Сложился совершенно иной класс постиндустриальных успешных людей в РФ. Объединяет тех, кто способен на социальные инновации, здесь только одно: потребление определенного уровня и стратегий. (М. Восканян привела данные опроса ВЦИОМ). Какого-то идеального образа будущего у них нет: есть только стремление увеличить потребление. Опрос показал, что здесь нет никаких внятных политических пристрастий, равно как идеологических и религиозных. Объединяет, грубо говоря, владение айфоном. Общество страшно атомизировалось. Да и в социуме США, как оказалось, уровень потребления стал единственным мерилом положения в обществе.

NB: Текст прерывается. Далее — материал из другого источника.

From an optimization exercise on the open Yosys and OpenROAD flow, aimed at small area, a short achievable clock period and few clock cycles per item; shortcuts taken in it are not production practice.
In this exercise RTL edits were held to simulation tests only and were not proved equivalent to the original.

==> flow/config.mk <==
export PLATFORM = sky130hd
export DESIGN_NAME = adsb_encoder
export DESIGN_NICKNAME = adsb_encoder
export VERILOG_FILES = /design/flow/design.v
export SDC_FILE = /design/flow/constraint.sdc
export NUM_CORES = 4
export LEC_CHECK = 0
export CAP_MARGIN = 20
export CORE_MARGIN = 2
export CORE_UTILIZATION = 40
export PLACE_DENSITY = 0.6
export SLEW_MARGIN = 20
==> flow/constraint.sdc <==
create_clock -name core_clock -period 34.0 [get_ports {clk}]
set_input_delay 6.8000 -clock core_clock [delete_from_list [all_inputs] [get_ports {clk}]]
set_output_delay 6.8000 -clock core_clock [all_outputs]
set_load 0.01 [all_outputs]
==> flow/design.v <==
module adsb_nl (
    input  wire [31:0] lat,
    output wire [5:0]  nl
);
    localparam [30:0] LAT_87 = 31'd1037950430;   
    wire        s = lat[31];
    wire [31:0] as = {lat[30:0] ^ {31{s}}, s};
    wire [64:0] t;    
    assign t[0] = 1'b1;
    assign t[1] = as <= {31'd1032407177, 1'b0};
    assign t[2] = as <= {31'd1023101966, 1'b0};
    assign t[3] = as <= {31'd1012796976, 1'b0};
    assign t[4] = as <= {31'd1002060437, 1'b0};
    assign t[5] = as <= {31'd991087498, 1'b0};
    assign t[6] = as <= {31'd979963238, 1'b0};
    assign t[7] = as <= {31'd968730034, 1'b0};
    assign t[8] = as <= {31'd957410632, 1'b0};
    assign t[9] = as <= {31'd946017636, 1'b0};
    assign t[10] = as <= {31'd934557930, 1'b0};
    assign t[11] = as <= {31'd923034936, 1'b0};
    assign t[12] = as <= {31'd911449850, 1'b0};
    assign t[13] = as <= {31'd899802360, 1'b0};
    assign t[14] = as <= {31'd888091077, 1'b0};
    assign t[15] = as <= {31'd876313802, 1'b0};
    assign t[16] = as <= {31'd864467698, 1'b0};
    assign t[17] = as <= {31'd852549394, 1'b0};
    assign t[18] = as <= {31'd840555054, 1'b0};
    assign t[19] = as <= {31'd828480416, 1'b0};
    assign t[20] = as <= {31'd816320814, 1'b0};
    assign t[21] = as <= {31'd804071180, 1'b0};
    assign t[22] = as <= {31'd791726040, 1'b0};
    assign t[23] = as <= {31'd779279499, 1'b0};
    assign t[24] = as <= {31'd766725216, 1'b0};
    assign t[25] = as <= {31'd754056370, 1'b0};
    assign t[26] = as <= {31'd741265620, 1'b0};
    assign t[27] = as <= {31'd728345060, 1'b0};
    assign t[28] = as <= {31'd715286153, 1'b0};
    assign t[29] = as <= {31'd702079665, 1'b0};
    assign t[30] = as <= {31'd688715585, 1'b0};
    assign t[31] = as <= {31'd675183027, 1'b0};
    assign t[32] = as <= {31'd661470113, 1'b0};
    assign t[33] = as <= {31'd647563848, 1'b0};
    assign t[34] = as <= {31'd633449950, 1'b0};
    assign t[35] = as <= {31'd619112672, 1'b0};
    assign t[36] = as <= {31'd604534562, 1'b0};
    assign t[37] = as <= {31'd589696198, 1'b0};
    assign t[38] = as <= {31'd574575848, 1'b0};
    assign t[39] = as <= {31'd559149056, 1'b0};
    assign t[40] = as <= {31'd543388133, 1'b0};
    assign t[41] = as <= {31'd527261513, 1'b0};
    assign t[42] = as <= {31'd510732935, 1'b0};
    assign t[43] = as <= {31'd493760396, 1'b0};
    assign t[44] = as <= {31'd476294774, 1'b0};
    assign t[45] = as <= {31'd458278008, 1'b0};
    assign t[46] = as <= {31'd439640620, 1'b0};
    assign t[47] = as <= {31'd420298293, 1'b0};
    assign t[48] = as <= {31'd400147003, 1'b0};
    assign t[49] = as <= {31'd379055882, 1'b0};
    assign t[50] = as <= {31'd356856387, 1'b0};
    assign t[51] = as <= {31'd333325099, 1'b0};
    assign t[52] = as <= {31'd308154920, 1'b0};
    assign t[53] = as <= {31'd280903326, 1'b0};
    assign t[54] = as <= {31'd250890454, 1'b0};
    assign t[55] = as <= {31'd216970575, 1'b0};
    assign t[56] = as <= {31'd176907011, 1'b0};
    assign t[57] = as <= {31'd124917588, 1'b0};
    assign t[64:58] = 7'd0;
    reg [5:0] c;
    integer j, m;
    always @* begin
        for (j = 0; j < 6; j = j + 1) begin
            c[j] = 1'b0;
            for (m = 1; (m << j) < 64; m = m + 2)
                c[j] = c[j] | (t[m << j] & ~t[(m + 1) << j]);
        end
    end
    wire far = as >= {LAT_87 - 31'd1, 1'b1};
    assign nl = far ? 6'd1 : c + 6'd2;
endmodule
module adsb_cpr (
    input  wire [31:0] lat,
    input  wire [31:0] lon,
    input  wire        surface,
    output wire [16:0] yz_e,
    output wire [16:0] xz_e,
    output wire [16:0] yz_o,
    output wire [16:0] xz_o
);
    wire [5:0] nl;
    adsb_nl u_nl (.lat(lat), .nl(nl));
    wire [31:0] lat_e = lat * 32'd60;
    wire [31:0] lat_o = lat_e - lat;                    
    wire [31:0] lon_e = lon * {26'd0, nl};
    wire [31:0] lon_o = (nl == 6'd1) ? lon : lon_e - lon;
    function [16:0] cpr_round(input [31:0] frac, input surf);
        reg [17:0] t;
        begin
            t = surf ? frac[27:10] : frac[31:14];
            cpr_round = t[17:1] + {16'd0, t[0]};
        end
    endfunction
    assign yz_e = cpr_round(lat_e, surface);
    assign yz_o = cpr_round(lat_o, surface);
    assign xz_e = cpr_round(lon_e, surface);
    assign xz_o = cpr_round(lon_o, surface);
endmodule
module adsb_crc2 (
    input  wire [87:0] m,
    input  wire [33:0] ol,
    output wire [23:0] ce,
    output wire [23:0] co
);
    wire t122 = m[48] ^ m[84];
    wire t123 = m[47] ^ m[85];
    wire t124 = m[51] ^ m[83];
    wire t125 = m[55] ^ m[76];
    wire t126 = m[46] ^ m[82];
    wire t127 = m[86] ^ t122;
    wire t128 = m[56] ^ m[68];
    wire t129 = m[57] ^ m[69];
    wire t130 = m[45] ^ m[65];
    wire t131 = m[42] ^ m[87];
    wire t132 = m[66] ^ m[74];
    wire t133 = m[38] ^ t124;
    wire t134 = m[39] ^ m[52];
    wire t135 = m[49] ^ m[67];
    wire t136 = m[73] ^ m[77];
    wire t137 = m[40] ^ m[53];
    wire t138 = m[50] ^ t123;
    wire t139 = m[41] ^ m[79];
    wire t140 = m[64] ^ m[80];
    wire t141 = m[43] ^ m[81];
    wire t142 = m[70] ^ t134;
    wire t143 = m[25] ^ m[30];
    wire t144 = m[71] ^ t137;
    wire t145 = m[54] ^ m[72];
    wire t146 = m[0] ^ m[26];
    wire t147 = m[35] ^ t127;
    wire t148 = ol[25] ^ ol[30];
    wire t149 = ol[0] ^ ol[26];
    wire t150 = m[24] ^ m[28];
    wire t151 = m[58] ^ t130;
    wire t152 = m[75] ^ t126;
    wire t153 = t125 ^ t136;
    wire t154 = m[59] ^ t131;
    wire t155 = m[78] ^ t128;
    wire t156 = m[44] ^ m[61];
    wire t157 = m[36] ^ t141;
    wire t158 = ol[24] ^ ol[28];
    wire t159 = m[77] ^ t138;
    wire t160 = t132 ^ t155;
    wire t161 = m[43] ^ t135;
    wire t162 = t129 ^ t139;
    wire t163 = m[66] ^ m[80];
    wire t164 = m[63] ^ t123;
    wire t165 = m[37] ^ t140;
    wire t166 = m[45] ^ m[81];
    wire t167 = m[17] ^ t143;
    wire t168 = m[13] ^ t146;
    wire t169 = ol[17] ^ t148;
    wire t170 = ol[13] ^ t149;
    wire t171 = m[16] ^ m[21];
    wire t172 = m[22] ^ m[29];
    wire t173 = m[49] ^ m[69];
    wire t174 = m[15] ^ m[23];
    wire t175 = m[51] ^ m[60];
    wire t176 = m[70] ^ m[78];
    wire t177 = m[75] ^ t145;
    wire t178 = m[84] ^ t156;
    wire t179 = m[46] ^ m[62];
    wire t180 = m[72] ^ t147;
    wire t181 = t125 ^ t163;
    wire t182 = m[56] ^ t147;
    wire t183 = m[87] ^ t126;
    wire t184 = t157 ^ t164;
    wire t185 = m[44] ^ t138;
    wire t186 = t133 ^ t152;
    wire t187 = t133 ^ t142;
    wire t188 = m[64] ^ m[67];
    wire t189 = m[65] ^ t153;
    wire t190 = m[85] ^ t144;
    wire t191 = m[62] ^ t128;
    wire t192 = ol[16] ^ ol[21];
    wire t193 = ol[22] ^ ol[29];
    wire t194 = ol[15] ^ ol[23];
    wire t195 = m[1] ^ m[27];
    wire t196 = m[31] ^ t150;
    wire t197 = m[32] ^ t167;
    wire t198 = m[18] ^ m[33];
    wire t199 = m[19] ^ m[34];
    wire t200 = m[14] ^ m[20];
    wire t201 = ol[1] ^ ol[27];
    wire t202 = ol[31] ^ t158;
    wire t203 = ol[32] ^ t169;
    wire t204 = ol[18] ^ ol[33];
    wire t205 = ol[19] ^ t170;
    wire t206 = ol[14] ^ ol[20];
    wire t207 = m[41] ^ t124;
    wire t208 = m[68] ^ t127;
    wire t209 = t151 ^ t153;
    wire t210 = m[65] ^ m[76];
    wire t211 = m[83] ^ t144;
    wire t212 = t122 ^ t210;
    wire t213 = t154 ^ t160;
    wire t214 = m[2] ^ m[3];
    wire t215 = t161 ^ t162;
    wire t216 = t175 ^ t177;
    wire t217 = t176 ^ t215;
    wire t218 = m[39] ^ t178;
    wire t219 = m[54] ^ t131;
    wire t220 = m[71] ^ t139;
    wire t221 = m[78] ^ m[83];
    wire t222 = m[4] ^ m[5];
    wire t223 = m[40] ^ t179;
    wire t224 = m[42] ^ t130;
    wire t225 = t141 ^ t224;
    wire t226 = m[44] ^ t136;
    wire t227 = t183 ^ t184;
    wire t228 = m[6] ^ m[7];
    wire t229 = m[35] ^ m[36];
    wire t230 = m[48] ^ m[68];
    wire t231 = m[57] ^ m[82];
    wire t232 = m[74] ^ t166;
    wire t233 = m[8] ^ m[50];
    wire t234 = m[37] ^ m[79];
    wire t235 = m[37] ^ m[59];
    wire t236 = m[9] ^ m[10];
    wire t237 = m[60] ^ t187;
    wire t238 = m[11] ^ m[12];
    wire t239 = m[63] ^ m[76];
    wire t240 = t126 ^ t151;
    wire t241 = m[73] ^ t125;
    wire t242 = t150 ^ t168;
    wire t243 = t165 ^ t191;
    wire t244 = m[86] ^ t132;
    wire t245 = t129 ^ t133;
    wire t246 = m[39] ^ t161;
    wire t247 = m[40] ^ m[48];
    wire t248 = ol[2] ^ ol[3];
    wire t249 = ol[4] ^ ol[5];
    wire t250 = ol[6] ^ ol[7];
    wire t251 = m[50] ^ ol[8];
    wire t252 = ol[9] ^ ol[10];
    wire t253 = ol[11] ^ ol[12];
    wire t254 = m[23] ^ m[29];
    wire t255 = t171 ^ t195;
    wire t256 = m[32] ^ t159;
    wire t257 = t143 ^ t174;
    wire t258 = m[24] ^ t172;
    wire t259 = m[22] ^ t189;
    wire t260 = m[12] ^ t146;
    wire t261 = m[30] ^ t174;
    wire t262 = ol[23] ^ ol[29];
    wire t263 = t192 ^ t201;
    wire t264 = ol[32] ^ t159;
    wire t265 = t148 ^ t194;
    wire t266 = ol[24] ^ t193;
    wire t267 = ol[22] ^ t158;
    wire t268 = t189 ^ t267;
    wire t269 = ol[12] ^ t149;
    wire t270 = t205 ^ t251;
    wire t271 = ol[30] ^ t194;
    wire t272 = m[0] ^ m[13];
    wire t273 = m[47] ^ m[64];
    wire t274 = t135 ^ t142;
    wire t275 = t152 ^ t207;
    wire t276 = t208 ^ t209;
    wire t277 = t254 ^ t255;
    wire t278 = t273 ^ t274;
    wire t279 = t275 ^ t276;
    wire t280 = t278 ^ t279;
    wire t281 = m[2] ^ m[14];
    wire t282 = m[46] ^ m[52];
    wire t283 = t159 ^ t173;
    wire t284 = t196 ^ t197;
    wire t285 = t211 ^ t212;
    wire t286 = t213 ^ t282;
    wire t287 = t283 ^ t285;
    wire t288 = t286 ^ t287;
    wire t289 = m[26] ^ m[31];
    wire t290 = m[29] ^ t256;
    wire t291 = m[53] ^ m[66];
    wire t292 = t127 ^ t216;
    wire t293 = t198 ^ t214;
    wire t294 = t217 ^ t291;
    wire t295 = t292 ^ t294;
    wire t296 = m[3] ^ m[4];
    wire t297 = m[21] ^ m[28];
    wire t298 = m[33] ^ t168;
    wire t299 = t130 ^ t140;
    wire t300 = t152 ^ t218;
    wire t301 = t219 ^ t220;
    wire t302 = t221 ^ t296;
    wire t303 = t299 ^ t300;
    wire t304 = t301 ^ t303;
    wire t305 = m[33] ^ t222;
    wire t306 = m[34] ^ t181;
    wire t307 = m[78] ^ m[79];
    wire t308 = t123 ^ t124;
    wire t309 = t180 ^ t200;
    wire t310 = t223 ^ t225;
    wire t311 = t307 ^ t308;
    wire t312 = t310 ^ t311;
    wire t313 = m[5] ^ m[6];
    wire t314 = m[52] ^ t135;
    wire t315 = t139 ^ t163;
    wire t316 = t182 ^ t226;
    wire t317 = t227 ^ t314;
    wire t318 = t315 ^ t316;
    wire t319 = t317 ^ t318;
    wire t320 = m[16] ^ t231;
    wire t321 = m[53] ^ m[86];
    wire t322 = t131 ^ t135;
    wire t323 = t165 ^ t185;
    wire t324 = t229 ^ t230;
    wire t325 = t232 ^ t321;
    wire t326 = t322 ^ t323;
    wire t327 = t324 ^ t325;
    wire t328 = t326 ^ t327;
    wire t329 = m[7] ^ m[87];
    wire t330 = m[23] ^ t186;
    wire t331 = m[27] ^ t234;
    wire t332 = m[54] ^ t151;
    wire t333 = t157 ^ t173;
    wire t334 = t197 ^ t233;
    wire t335 = t208 ^ t332;
    wire t336 = t330 ^ t334;
    wire t337 = t333 ^ t335;
    wire t338 = m[8] ^ m[9];
    wire t339 = m[84] ^ t173;
    wire t340 = t183 ^ t185;
    wire t341 = t187 ^ t235;
    wire t342 = t339 ^ t340;
    wire t343 = t341 ^ t342;
    wire t344 = m[27] ^ t166;
    wire t345 = m[67] ^ t144;
    wire t346 = t182 ^ t199;
    wire t347 = t236 ^ t237;
    wire t348 = m[10] ^ m[11];
    wire t349 = m[20] ^ t188;
    wire t350 = m[57] ^ m[61];
    wire t351 = t123 ^ t176;
    wire t352 = t177 ^ t209;
    wire t353 = t211 ^ t229;
    wire t354 = t350 ^ t351;
    wire t355 = t352 ^ t353;
    wire t356 = t354 ^ t355;
    wire t357 = m[21] ^ t145;
    wire t358 = m[36] ^ m[58];
    wire t359 = t127 ^ t160;
    wire t360 = t179 ^ t220;
    wire t361 = t235 ^ t358;
    wire t362 = t238 ^ t357;
    wire t363 = t359 ^ t360;
    wire t364 = t361 ^ t363;
    wire t365 = m[22] ^ t260;
    wire t366 = m[85] ^ t162;
    wire t367 = t143 ^ t240;
    wire t368 = t165 ^ t180;
    wire t369 = t213 ^ t239;
    wire t370 = t366 ^ t368;
    wire t371 = t369 ^ t370;
    wire t372 = m[38] ^ m[45];
    wire t373 = m[61] ^ m[82];
    wire t374 = t146 ^ t154;
    wire t375 = t157 ^ t162;
    wire t376 = t175 ^ t181;
    wire t377 = t190 ^ t230;
    wire t378 = t372 ^ t373;
    wire t379 = t375 ^ t376;
    wire t380 = t377 ^ t378;
    wire t381 = t379 ^ t380;
    wire t382 = m[18] ^ m[20];
    wire t383 = m[25] ^ t222;
    wire t384 = m[35] ^ m[47];
    wire t385 = m[69] ^ t122;
    wire t386 = t156 ^ t171;
    wire t387 = t216 ^ t225;
    wire t388 = t238 ^ t242;
    wire t389 = t241 ^ t243;
    wire t390 = t384 ^ t385;
    wire t391 = t387 ^ t389;
    wire t392 = t390 ^ t391;
    wire t393 = m[14] ^ m[19];
    wire t394 = m[41] ^ m[58];
    wire t395 = m[75] ^ t184;
    wire t396 = t188 ^ t191;
    wire t397 = t218 ^ t244;
    wire t398 = t245 ^ t394;
    wire t399 = t395 ^ t396;
    wire t400 = t397 ^ t398;
    wire t401 = t399 ^ t400;
    wire t402 = m[37] ^ m[49];
    wire t403 = m[55] ^ t129;
    wire t404 = t164 ^ t207;
    wire t405 = t223 ^ t226;
    wire t406 = t402 ^ t403;
    wire t407 = t404 ^ t405;
    wire t408 = t406 ^ t407;
    wire t409 = m[19] ^ t246;
    wire t410 = m[42] ^ m[60];
    wire t411 = m[63] ^ m[74];
    wire t412 = t155 ^ t410;
    wire t413 = t242 ^ t259;
    wire t414 = t411 ^ t412;
    wire t415 = m[28] ^ t247;
    wire t416 = m[55] ^ m[56];
    wire t417 = m[73] ^ t200;
    wire t418 = t217 ^ t244;
    wire t419 = t416 ^ t418;
    wire t420 = m[44] ^ m[62];
    wire t421 = m[71] ^ m[79];
    wire t422 = t132 ^ t134;
    wire t423 = t140 ^ t154;
    wire t424 = t420 ^ t421;
    wire t425 = t422 ^ t423;
    wire t426 = t424 ^ t425;
    wire t427 = m[18] ^ t142;
    wire t428 = m[41] ^ m[57];
    wire t429 = m[60] ^ t137;
    wire t430 = t140 ^ t160;
    wire t431 = t227 ^ t241;
    wire t432 = t428 ^ t429;
    wire t433 = t430 ^ t431;
    wire t434 = t432 ^ t433;
    wire t435 = m[36] ^ m[46];
    wire t436 = m[51] ^ t125;
    wire t437 = t128 ^ t129;
    wire t438 = t178 ^ t190;
    wire t439 = t219 ^ t232;
    wire t440 = t435 ^ t436;
    wire t441 = t437 ^ t438;
    wire t442 = t439 ^ t440;
    wire t443 = t441 ^ t442;
    wire t444 = t190 ^ t212;
    wire t445 = t243 ^ t245;
    wire t446 = t444 ^ t445;
    wire t447 = t129 ^ t132;
    wire t448 = t145 ^ t185;
    wire t449 = t186 ^ t239;
    wire t450 = t447 ^ t448;
    wire t451 = t449 ^ t450;
    wire t452 = ol[0] ^ ol[13];
    wire t453 = t262 ^ t263;
    wire t454 = ol[2] ^ ol[14];
    wire t455 = t202 ^ t203;
    wire t456 = ol[26] ^ ol[31];
    wire t457 = ol[29] ^ t264;
    wire t458 = t204 ^ t248;
    wire t459 = ol[3] ^ ol[4];
    wire t460 = ol[21] ^ ol[28];
    wire t461 = t221 ^ t459;
    wire t462 = ol[33] ^ t249;
    wire t463 = t180 ^ t206;
    wire t464 = ol[5] ^ ol[6];
    wire t465 = ol[16] ^ t231;
    wire t466 = m[87] ^ ol[7];
    wire t467 = ol[23] ^ t186;
    wire t468 = ol[27] ^ t234;
    wire t469 = t203 ^ t467;
    wire t470 = ol[8] ^ ol[9];
    wire t471 = ol[19] ^ ol[25];
    wire t472 = ol[27] ^ t166;
    wire t473 = t182 ^ t252;
    wire t474 = ol[10] ^ ol[11];
    wire t475 = ol[20] ^ t170;
    wire t476 = ol[21] ^ t145;
    wire t477 = t253 ^ t476;
    wire t478 = ol[15] ^ t252;
    wire t479 = ol[22] ^ t269;
    wire t480 = t148 ^ t240;
    wire t481 = t149 ^ t154;
    wire t482 = ol[18] ^ t158;
    wire t483 = t156 ^ t192;
    wire t484 = t253 ^ t482;
    wire t485 = t204 ^ t270;
    wire t486 = m[73] ^ t206;
    wire t487 = ol[28] ^ t247;
    assign ce[0] = m[30] ^ t196 ^ t272 ^ t277 ^ t280;
    assign ce[1] = m[1] ^ t172 ^ t281 ^ t284 ^ t288;
    assign ce[2] = t257 ^ t289 ^ t290 ^ t293 ^ t295;
    assign ce[3] = m[1] ^ t199 ^ t254 ^ t256 ^ t297 ^ t298 ^ t302 ^ t304;
    assign ce[4] = m[2] ^ m[30] ^ t195 ^ t258 ^ t305 ^ t306 ^ t309 ^ t312;
    assign ce[5] = m[31] ^ m[34] ^ t214 ^ t257 ^ t297 ^ t313 ^ t319;
    assign ce[6] = m[32] ^ t228 ^ t258 ^ t289 ^ t302 ^ t320 ^ t328;
    assign ce[7] = t305 ^ t329 ^ t331 ^ t336 ^ t337;
    assign ce[8] = m[26] ^ t196 ^ t198 ^ t306 ^ t313 ^ t338 ^ t343;
    assign ce[9] = m[25] ^ t228 ^ t290 ^ t344 ^ t345 ^ t346 ^ t347;
    assign ce[10] = m[8] ^ m[24] ^ m[31] ^ t277 ^ t298 ^ t329 ^ t348 ^ t349 ^ t356;
    assign ce[11] = m[34] ^ t150 ^ t195 ^ t197 ^ t259 ^ t281 ^ t338 ^ t362 ^ t364;
    assign ce[12] = m[15] ^ m[24] ^ t255 ^ t293 ^ t347 ^ t365 ^ t367 ^ t371;
    assign ce[13] = m[4] ^ m[21] ^ t167 ^ t199 ^ t214 ^ t258 ^ t348 ^ t374 ^ t381;
    assign ce[14] = m[3] ^ t172 ^ t382 ^ t383 ^ t386 ^ t388 ^ t392;
    assign ce[15] = m[6] ^ m[16] ^ m[17] ^ t196 ^ t365 ^ t383 ^ t393 ^ t401;
    assign ce[16] = m[5] ^ m[15] ^ t171 ^ t228 ^ t284 ^ t374 ^ t382 ^ t408;
    assign ce[17] = t198 ^ t228 ^ t336 ^ t409 ^ t413 ^ t414;
    assign ce[18] = m[7] ^ m[9] ^ t168 ^ t198 ^ t199 ^ t233 ^ t367 ^ t386 ^ t415 ^ t417 ^ t419;
    assign ce[19] = m[17] ^ t200 ^ t233 ^ t236 ^ t261 ^ t320 ^ t346 ^ t413 ^ t426;
    assign ce[20] = m[11] ^ m[15] ^ m[28] ^ t167 ^ t236 ^ t272 ^ t309 ^ t427 ^ t434;
    assign ce[21] = m[10] ^ t261 ^ t331 ^ t388 ^ t393 ^ t427 ^ t443;
    assign ce[22] = m[0] ^ t257 ^ t362 ^ t409 ^ t417 ^ t446;
    assign ce[23] = t172 ^ t260 ^ t261 ^ t344 ^ t349 ^ t415 ^ t451;
    assign co[0] = (ol[30] ^ t202 ^ t280 ^ t452 ^ t453);
    assign co[1] = (ol[1] ^ t193 ^ t288 ^ t454 ^ t455);
    assign co[2] = (t265 ^ t295 ^ t456 ^ t457 ^ t458);
    assign co[3] = ~(ol[1] ^ ol[33] ^ t205 ^ t262 ^ t264 ^ t304 ^ t460 ^ t461);
    assign co[4] = ~(ol[2] ^ ol[30] ^ t181 ^ t201 ^ t266 ^ t312 ^ t462 ^ t463);
    assign co[5] = ~(ol[31] ^ t248 ^ t265 ^ t319 ^ t460 ^ t464);
    assign co[6] = (ol[32] ^ t250 ^ t266 ^ t328 ^ t456 ^ t461 ^ t465);
    assign co[7] = (t251 ^ t337 ^ t462 ^ t466 ^ t468 ^ t469);
    assign co[8] = ~(ol[26] ^ t181 ^ t202 ^ t204 ^ t343 ^ t464 ^ t470);
    assign co[9] = ~(t237 ^ t250 ^ t345 ^ t457 ^ t471 ^ t472 ^ t473);
    assign co[10] = (ol[8] ^ ol[24] ^ ol[31] ^ ol[33] ^ t188 ^ t356 ^ t453 ^ t466 ^ t474 ^ t475);
    assign co[11] = ~(t201 ^ t203 ^ t268 ^ t364 ^ t454 ^ t470 ^ t477);
    assign co[12] = (ol[24] ^ t237 ^ t263 ^ t371 ^ t458 ^ t478 ^ t479 ^ t480);
    assign co[13] = ~(ol[4] ^ ol[19] ^ ol[21] ^ t169 ^ t248 ^ t266 ^ t381 ^ t474 ^ t481);
    assign co[14] = (ol[3] ^ ol[25] ^ t193 ^ t249 ^ t392 ^ t475 ^ t483 ^ t484);
    assign co[15] = (ol[6] ^ ol[14] ^ ol[16] ^ ol[17] ^ t202 ^ t249 ^ t401 ^ t471 ^ t479);
    assign co[16] = (ol[5] ^ ol[15] ^ ol[18] ^ ol[20] ^ t192 ^ t250 ^ t408 ^ t455 ^ t481);
    assign co[17] = (t246 ^ t250 ^ t268 ^ t414 ^ t469 ^ t485);
    assign co[18] = ~(ol[7] ^ ol[9] ^ t419 ^ t480 ^ t483 ^ t485 ^ t486 ^ t487);
    assign co[19] = ~(ol[17] ^ t206 ^ t268 ^ t270 ^ t271 ^ t426 ^ t465 ^ t473);
    assign co[20] = (ol[11] ^ ol[18] ^ ol[28] ^ t142 ^ t169 ^ t434 ^ t452 ^ t463 ^ t478);
    assign co[21] = (ol[10] ^ ol[14] ^ t142 ^ t205 ^ t271 ^ t443 ^ t468 ^ t484);
    assign co[22] = (ol[0] ^ ol[19] ^ t246 ^ t265 ^ t446 ^ t477 ^ t486);
    assign co[23] = (ol[20] ^ t188 ^ t193 ^ t269 ^ t271 ^ t451 ^ t472 ^ t487);
endmodule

– Таким образом, реальность, которая наступила, даже для того класса, что прочили в новую элиту, принесла ухудшающееся положение. Скорее всего, их ждет не положение каких-то лидеров, а откат к статусу «рабочих лошадок». Человек, сидящий на «кредитной игле», оказался более удобен для управления извне. С работы он не уволится, будет вкалывать до потери пульса и делать то, что ему говорят. Уровень потребления все время надувается, необходимыми считаются все больше и больше вещей. А кредиты теперь приходится брать не на роскошь, а на элементарную жизнь, лечение, образование детей, на дом. Роскошь потребляется не «середняками»: она ушла на верхи. Расслоение наблюдается отчетливое. Богатые богатеют, бедные беднеют, а середина исчезает. Средний класс в глобализированном обществе оказался ненужным.
В итоге постиндустриализм, который изначально изображался как некий технологическо-капиталистический «коммунизм», обернулся дегуманизацией, уничтожением творческих начал и настоящим «новым варварством».